» DATASET EXCERPTS:
══════

==> config.mk <==
export PLATFORM = sky130hd
export DESIGN_NAME = seq_block_subtractor
export DESIGN_NICKNAME = d
export VERILOG_FILES = /design/src/rtl/seq_block_subtractor.sv
export SDC_FILE = /design/constraint.sdc
export NUM_CORES = 1
export LEC_CHECK = 0
export ABC_AREA = 1
export CAP_MARGIN = 20
export CORE_ASPECT_RATIO = 0.7
export CORE_UTILIZATION = 48
export CTS_CLUSTER_SIZE = 10
export DETAILED_ROUTE_END_ITERATION = 7
export PLACE_DENSITY = 0.8
export SYNTH_ARGS = -nofsm -noshare
export SYNTH_HDL_FRONTEND = slang
export SYNTH_SLANG_ARGS = --single-unit
==> constraint.sdc <==
create_clock -name clk -period 2.2 [get_ports clk]
set_input_delay 0.66 -clock clk [delete_from_list [all_inputs] [get_ports clk]]
set_output_delay 0.66 -clock clk [all_outputs]
set_load 0.01 [all_outputs]
==> src/rtl/seq_block_subtractor.sv <==
`default_nettype none
// ============================================================================
// Module     : seq_block_subtractor
// Purpose    : Block-serial subtractor. Computes (a - b - b_in) mod 2^WIDTH
//              one BLK-bit slice per clock, least-significant slice first,
//              with the inter-slice borrow held in a register. Operands are
//              taken through an in_valid/in_ready handshake and the result
//              is offered through an out_valid/out_ready handshake.
// Ports      : clk        - clock, all state updates on the rising edge
//              rst        - synchronous active-high reset
//              in_valid   - operands valid
//              in_ready   - block can accept operands (IDLE)
//              a, b       - minuend / subtrahend, WIDTH bits
//              b_in       - borrow in
//              out_valid  - result valid (DONE)
//              out_ready  - consumer accepts result
//              diff       - (a - b - b_in) mod 2^WIDTH
//              b_out      - final borrow, 1 iff a < b + b_in (unsigned)
//              ovf        - signed overflow (only when SUB_OVF_EN is defined)
// Options    : SUB_OVF_EN - adds the ovf port and its overflow logic
// Revision   : 1.0 - initial release
// ============================================================================
module seq_block_subtractor #(
  parameter int WIDTH = 5,
  parameter int BLK   = 2
) (
  input  logic             clk,
  input  logic             rst,
  input  logic             in_valid,
  output logic             in_ready,
  input  logic [WIDTH-1:0] a,
  input  logic [WIDTH-1:0] b,
  input  logic             b_in,
  output logic             out_valid,
  input  logic             out_ready,
  output logic [WIDTH-1:0] diff,
  output logic             b_out
`ifdef SUB_OVF_EN
  ,
  output logic             ovf
`endif
);

  localparam int NBLK = (WIDTH + BLK - 1) / BLK;
  // Operands are zero-padded to a whole number of slices so the last,
  // possibly partial, slice can be selected with a fixed-width part select.
  localparam int WEXT = NBLK * BLK;
  localparam int IW   = (NBLK > 1) ? $clog2(NBLK) : 1;
  localparam logic [IW-1:0] LAST_IDX = IW'(NBLK - 1);

  typedef enum logic [1:0] {
    IDLE = 2'd0,
    CALC = 2'd1,
    DONE = 2'd2
  } state_t;

  state_t           state;
  logic [WIDTH-1:0] a_r;
  logic [WIDTH-1:0] b_r;
  logic             borrow_r;
  logic [IW-1:0]    idx_r;

  logic [WEXT-1:0]  a_ext;
  logic [WEXT-1:0]  b_ext;
  logic [BLK-1:0]   a_s;
  logic [BLK-1:0]   b_s;
  logic [BLK:0]     s;
  logic [WIDTH-1:0] diff_nxt;

  assign a_ext = WEXT'(a_r);
  assign b_ext = WEXT'(b_r);
  assign a_s   = a_ext[int'(idx_r) * BLK +: BLK];
  assign b_s   = b_ext[int'(idx_r) * BLK +: BLK];

  // Slice subtraction with one extra bit to capture the borrow. In a partial
  // last slice the padding bits are zero in both operands, so s[BLK] equals
  // the borrow out of that slice's own top valid bit.
  assign s = {1'b0, a_s} - {1'b0, b_s} - {{BLK{1'b0}}, borrow_r};

  // Merge the current slice result into the running difference. Padding
  // result bits above WIDTH-1 are simply never written.
  always_comb begin
    diff_nxt = diff;
    for (int j = 0; j < WIDTH; j++) begin
      if ((j / BLK) == int'(idx_r)) begin
        diff_nxt[j] = s[j % BLK];
      end
    end
  end

`ifdef SUB_OVF_EN
  logic ovf_nxt;
  // Signed overflow: operands of opposite sign and result sign differs from a.
  assign ovf_nxt = (a_r[WIDTH-1] ^ b_r[WIDTH-1]) & (diff_nxt[WIDTH-1] ^ a_r[WIDTH-1]);
`endif

  always_ff @(posedge clk) begin
    if (rst) begin
      state     <= IDLE;
      in_ready  <= 1'b1;
      out_valid <= 1'b0;
      diff      <= '0;
      b_out     <= 1'b0;
      a_r       <= '0;
      b_r       <= '0;
      borrow_r  <= 1'b0;
      idx_r     <= '0;
`ifdef SUB_OVF_EN
      ovf       <= 1'b0;
`endif
    end else begin
      case (state)
        IDLE: begin
          if (in_valid) begin
            a_r      <= a;
            b_r      <= b;
            borrow_r <= b_in;
            idx_r    <= '0;
            diff     <= '0;
            b_out    <= 1'b0;
            in_ready <= 1'b0;
`ifdef SUB_OVF_EN
            ovf      <= 1'b0;
`endif
            state    <= CALC;
          end
        end

        CALC: begin
          diff     <= diff_nxt;
          borrow_r <= s[BLK];
          if (idx_r == LAST_IDX) begin
            idx_r     <= '0;
            b_out     <= s[BLK];
            out_valid <= 1'b1;
`ifdef SUB_OVF_EN
            ovf       <= ovf_nxt;
`endif
            state     <= DONE;
          end else begin
            idx_r <= idx_r + 1'b1;
          end
        end

        DONE: begin
          // Return to IDLE only; a new operand can be taken the cycle after.
          if (out_ready) begin
            out_valid <= 1'b0;
            in_ready  <= 1'b1;
            state     <= IDLE;
          end
        end

        default: begin
          state     <= IDLE;
          in_ready  <= 1'b1;
          out_valid <= 1'b0;
        end
      endcase
    end
  end

endmodule
`default_nettype wire

==> results.toml, run 1 <==
[final_layout]
antenna-diode-count = 0
fin_area_um2 = 1290
layout.nets = 174
fin_cells = 178
drive_gt1_share_pct = 11.5
area_delta_synth_final_pct = 25.7
post-route-util_pct = 66.7

[yosys]
synth_area_leaders = "dfxtp_1, nor2_1, nand2_1"
synth_nets = 150
synth_top_area_share_pct = 44.8
synth-seq-cells = 23
synth-edff-count = 0
synth_cell_types = 23
synth_top_area_cell = "dfxtp_1"
synth_warnings = 0
syn_avg_cell_area_um2 = 7.72
synthFlopType = "dfxtp_1"
syn-cell-area_um2 = 1030
yosysSeqAreaShare_pct = 44.8
synthArstFlopShare_pct = 0
netlist_instances = 133

[sta]
timing.final.crit_share_pct = 93.4
fin_crit_ps = 2050
hold_ws_ps = 480
hold_viol_final = 0
tightest_slew_ps = 415
grt_setup_unrepaired = "false"
slew-limit-headroom_pct = 72.0
setup_violations = 0
slew_viol_final = 0
max_freq_mhz = 487
fin_ws_ps = 146
finClkSkew_ps = 2.95

[floorplan]
dieArea_um2 = 2330
die_y_um = 40.7
initial_core_util_pct = 53.1
boundaryPins = 23
die_w_um = 57.3
core-area_um2 = 1940
rows = 13

[critical_path]
crit_path_end_kind = "flip-flop"
r2r_start = "idx_r[1]$_SDFFE_PP0P_"
critPathSlowestCell = "fa_1"
cpLargestDelayFamily = "adder cells"
cp-start-kind = "flip-flop"
cp_data_arrival_time_ps = 2280
crit_required_ps = 2420
worstReg2RegEnd = "diff[3]$_SDFFE_PP0P_"
critical_path_class = "flip-flop to flip-flop"
rrSetupSlack_ps = 150
cpPeakStageDelay_ps = 530
path_cells = "inv_2 -> nor2_2 -> nand2_1 -> nand2_1 -> o31ai_1 -> fa_1 -> fa_1 -> nor3_2 -> a21oi_1 -> nor2_1"
crit_path_max_fanout = 6
reg2regPathDepth = 10
critPathBufInv = 1

[worst_hold_path]
hold_start = "in_ready$_SDFFE_PP1P_"
hp-class = "flip-flop to flip-flop"
whs_path_depth = 2
min_to = "in_ready$_SDFFE_PP1P_"

[power]
clkPwrFrac_pct = 23.0
p_comb_share_pct = 22.7
p_sw_share_pct = 29.1
p_int_mw = 0.615
leakage_nw = 0.515
switchingPower_mw = 0.253
power_density_nw_per_um2 = 672
power_frac_seq_pct = 54.3
ir_drop_mv = 0.392

[run_status]
violations = "design-rule violations"
status = "finished with violations"

[global_route]
grt_pass1_vias = 862
grt_max_degree = 22
grt_antenna_before_repair = 0
grtUsageTotal_pct = 22.7
grt_first_pass_wirelength_um = 3750
grt_overflow = 0

[drt]
drtPass1Iterations = 6
antenna_left = 0
drc = 1
vias_per_cell = 5.33
routed_wl_um = 2320
vias = 948
wl_per_cell_um = 13.0
first_iter_violations = 35

[clocking]
clk_pin_slew_worst_paths_ps = 120
cts_tree = "done"
clk_latency_ps = 320
cts_sinks = 23
post_cts_buffers = 0
clockBufferDepth = 2
cts_htree_levels = 1
numCtsBuffers = 3
cts_root_buf = "clkbuf_4"

[placement]
place_inst = 174
dp_slack_ps = -15.3
placed_cell_area_um2 = 1260
io_buffers = 22
place_congestion = 0.892
dpl.hpwl_um = 1740

[flow_run]
maxCapViolCount = 0
==> what timing repair did <==
item,in CTS,in global routing
setup endpoints to repair,2,2
hold buffers,0,0
pin swaps,0,1
gates resized for setup,1,2
==> cells in the final DEF, fill, tap and decap left out, types with 2 or more instances in the layout <==
cell type / count
nand2_1: 20
dfxtp_1: 22
o21ai_0: 14
nor2_2: 4
nand3b_1: 2
a21oi_1: 9
clkbuf_4: 3
inv_1: 5
buf_4: 2
nand4_1: 2
inv_2: 3
nand2_4: 2
nor2_1: 26
nand3_1: 9
clkdlybuf4s50_1: 22
fa_1: 2
==> state kept, by name, indices dropped and copies added (netlist names) <==
register	flops
borrow_r	1
in_ready	1
b_r	5
diff	5
b_out	1
idx_r	2
a_r	5
state	2
out_valid	1
==> logic make-up (layout without fill, tap and decap cells) <==
kind of cell / after synthesis / in the layout / synth area share, %
AOI/OAI and AO/OA: 26 / 26 / 13.5
adders and majority gates: 2 / 2 / 3.90
and+or+nand+nor: 69 / 69 / 31.5
buffers and inverters: 13 / 36 / 6.21
DFF: 23 / 23 / 44.8
==> stage by stage <==
step | total power [mW] | TNS (ps)
after floorplan | 0.602 | 0
after global placement | 0.667 | 0
after detailed placement | 0.674 | -15.3
after CTS | 0.868 | 0
after global routing | 0.918 | 0
final | 0.867 | 0
==> cells in the mapped netlist (3+ instances only) <==
cell type   n
nand2_1    20
a21oi_1     9
nor2_2      4
inv_1       5
inv_2       3
dfxtp_1    23
o21ai_0    14
buf_2       3
nor2_1     26
nand3_1     9
==> worst register-to-register path: stages (launching register included) <==
cell and delay, ps:
dfxtp_4 400, inv_2 50, nor2_2 110, nand2_1 60, nand2_1 50, o31ai_1 90, fa_1 400, fa_1 530
nor3_2 50, a21oi_1 150, nor2_1 60
==> power by group through the flow <==
stage          clock network [mW]  logic [mW]  registers, mW
3_3_place_gp                    0       0.188          0.480
5_1_grt                     0.223       0.219          0.476
4_1_cts                     0.202       0.195          0.472
6_report                    0.199       0.197          0.471
2_1_floorplan                   0       0.123          0.479
3_5_place_dp                    0       0.193          0.481
==> worst max-delay path by stage <==
stage | slack [ps] | from | endpoint | cells past startpoint
floorplan | 210 | idx_r[1]$_SDFFE_PP0P_ | diff[1]$_SDFFE_PP0P_ | 10
global placement | 130 | idx_r[1]$_SDFFE_PP0P_ | diff[3]$_SDFFE_PP0P_ | 10
detailed placement | -20 | idx_r[1]$_SDFFE_PP0P_ | diff[3]$_SDFFE_PP0P_ | 10
CTS | 30 | idx_r[1]$_SDFFE_PP0P_ | diff[3]$_SDFFE_PP0P_ | 10
global route | 30 | idx_r[1]$_SDFFE_PP0P_ | diff[3]$_SDFFE_PP0P_ | 10
finish | 150 | idx_r[1]$_SDFFE_PP0P_ | diff[3]$_SDFFE_PP0P_ | 10
==> per-layer routing <==
layer	part of all wire (%)	GRT usage, %
met1	48	28.0
met5	0	0
met3	6.6	6.62
met4	0.90	7.32
met2	45	39.7
==> final cells by class <==
cell class	count	area (µm²)
tap	22	27.5
inverter	8	30.0
clock buffer	4	26.3
sequential	23	464
fill	178	644
timing repair buffer	24	235
multi-input combinational	97	508
(Power assumes the default switching activity.)
==> inputs of run 2 (changes only) <==
Settings changed: ABC_CLOCK_PERIOD_IN_PS from default to 1950.
Clock period 2.2 ns to 1.95 ns, I/O delays scaled along.
==> results.toml, run 2 (synthesized netlist as in run 1, its figures left out) <==
[drt]
drc = 1
antenna_left = 0
vias_per_cell = 5.33
routed_wl_um = 2430
first_iter_violations = 39
wl_per_cell_um = 13.3
drtPass1Iterations = 7
vias = 975

[global_route]
grt_overflow = 0
grt_max_degree = 22
grt_pass1_vias = 872
grtUsageTotal_pct = 24.0
grt_antenna_before_repair = 0
grt_first_pass_wirelength_um = 3950

[clocking]
cts_tree = "done"
cts_sinks = 23
numCtsBuffers = 3
clockBufferDepth = 2
clk_pin_slew_worst_paths_ps = 120
cts_htree_levels = 1
clk_latency_ps = 310
hold_buffers = 0
cts_root_buf = "clkbuf_4"

[critical_path]
crit_required_ps = 2170
crit_path_end_kind = "flip-flop"
cp_data_arrival_time_ps = 2180
cp-start-kind = "flip-flop"
crit_path_max_fanout = 3
critical_path_class = "flip-flop to flip-flop"

[run_status]
violations = "design-rule violations, negative setup slack"
status = "finished with violations"

[floorplan]
die_w_um = 57.3
boundaryPins = 23
rows = 13
core-area_um2 = 1940
dieArea_um2 = 2330
initial_core_util_pct = 53.1
die_y_um = 40.7

[final_layout]
area_delta_synth_final_pct = 32.5
layout.nets = 179
fin_area_um2 = 1360
top_regs = "a_r: 5 flops, b_r: 5 flops, diff: 5 flops"
mostFrequentLayoutCell = "nor2_1"
antenna-diode-count = 0
final_cell_mix = "nor2_1, clkdlybuf4s50_1, dfxtp_1"
fillers = 155
drive_gt1_share_pct = 18.0

[placement]
place_congestion = 0.827
placed_cell_area_um2 = 1270
dpl.hpwl_um = 1700
io_buffers = 22

[sta]
slew_viol_final = 0
finClkSkew_ps = 4.20
slew-limit-headroom_pct = 70.1
setup_violations = 2
hold_viol_final = 0
timing.final.crit_share_pct = 101
grt_setup_unrepaired = "true"
fin_crit_ps = 1970
tightest_slew_ps = 444
fin_ws_ps = -18.0
hold_ws_ps = 487
max_freq_mhz = 508

[worst_hold_path]
hp-class = "flip-flop to flip-flop"

[power]
leakage_nw = 0.545
ir_drop_mv = 0.468
fin_total_pwr_mw = 0.996
power_density_nw_per_um2 = 732

[flow_run]
maxCapViolCount = 0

══════

» EXERCISE DESCRIPTION:
Reproduce the records above exactly, from the first line to the line that holds "export ABC_AREA = 1", inclusive, and omit everything after it.

» TASK RESPONSE:
==> config.mk <==
export PLATFORM = sky130hd
export DESIGN_NAME = seq_block_subtractor
export DESIGN_NICKNAME = d
export VERILOG_FILES = /design/src/rtl/seq_block_subtractor.sv
export SDC_FILE = /design/constraint.sdc
export NUM_CORES = 1
export LEC_CHECK = 0
export ABC_AREA = 1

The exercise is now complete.